Could you transcribe every record below exactly as it stands?
***** Given records
`config.mk`:
```
export PLATFORM = sky130hd
export DESIGN_NAME = rate_monotonic_priority_assign_flat
export DESIGN_NICKNAME = d
export VERILOG_FILES = /design/src/rmpa_pkg.sv /design/src/rmpa_if.sv /design/src/rmpa_ram.sv /design/src/rmpa_div.sv /design/src/rate_monotonic_priority_assign.sv /design/src/flat_wrapper.sv
export SDC_FILE = /design/constraint.sdc
export NUM_CORES = 1
export LEC_CHECK = 0
export BUFFER_PORTS_ARGS = -buffer_cell sky130_fd_sc_hd__buf_4
export CAP_MARGIN = 10
export CORE_ASPECT_RATIO = 1.25
export CORE_UTILIZATION = 30
export CTS_CLUSTER_SIZE = 10
export DETAILED_ROUTE_END_ITERATION = 10
export HOLD_SLACK_MARGIN = 0.15
export SLEW_MARGIN = 15
export SYNTH_ARGS = -nofsm -noshare
export SYNTH_HDL_FRONTEND = slang
export SYNTH_HIERARCHICAL = 1
export SYNTH_SLANG_ARGS = --single-unit
```
`constraint.sdc`:
```
create_clock -name clk -period 11.7 [get_ports clk]
set_input_delay 0.585 -clock clk [delete_from_list [all_inputs] [get_ports clk]]
set_output_delay 0.585 -clock clk [all_outputs]
set_load 0.01 [all_outputs]
```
**********
▶ [Problem solution]
`config.mk`:
```
export PLATFORM = sky130hd
export DESIGN_NAME = rate_monotonic_priority_assign_flat
export DESIGN_NICKNAME = d
export VERILOG_FILES = /design/src/rmpa_pkg.sv /design/src/rmpa_if.sv /design/src/rmpa_ram.sv /design/src/rmpa_div.sv /design/src/rate_monotonic_priority_assign.sv /design/src/flat_wrapper.sv
export SDC_FILE = /design/constraint.sdc
export NUM_CORES = 1
export LEC_CHECK = 0
export BUFFER_PORTS_ARGS = -buffer_cell sky130_fd_sc_hd__buf_4
export CAP_MARGIN = 10
export CORE_ASPECT_RATIO = 1.25
export CORE_UTILIZATION = 30
export CTS_CLUSTER_SIZE = 10
export DETAILED_ROUTE_END_ITERATION = 10
export HOLD_SLACK_MARGIN = 0.15
export SLEW_MARGIN = 15
export SYNTH_ARGS = -nofsm -noshare
export SYNTH_HDL_FRONTEND = slang
export SYNTH_HIERARCHICAL = 1
export SYNTH_SLANG_ARGS = --single-unit
```
`constraint.sdc`:
```
create_clock -name clk -period 11.7 [get_ports clk]
set_input_delay 0.585 -clock clk [delete_from_list [all_inputs] [get_ports clk]]
set_output_delay 0.585 -clock clk [all_outputs]
set_load 0.01 [all_outputs]
```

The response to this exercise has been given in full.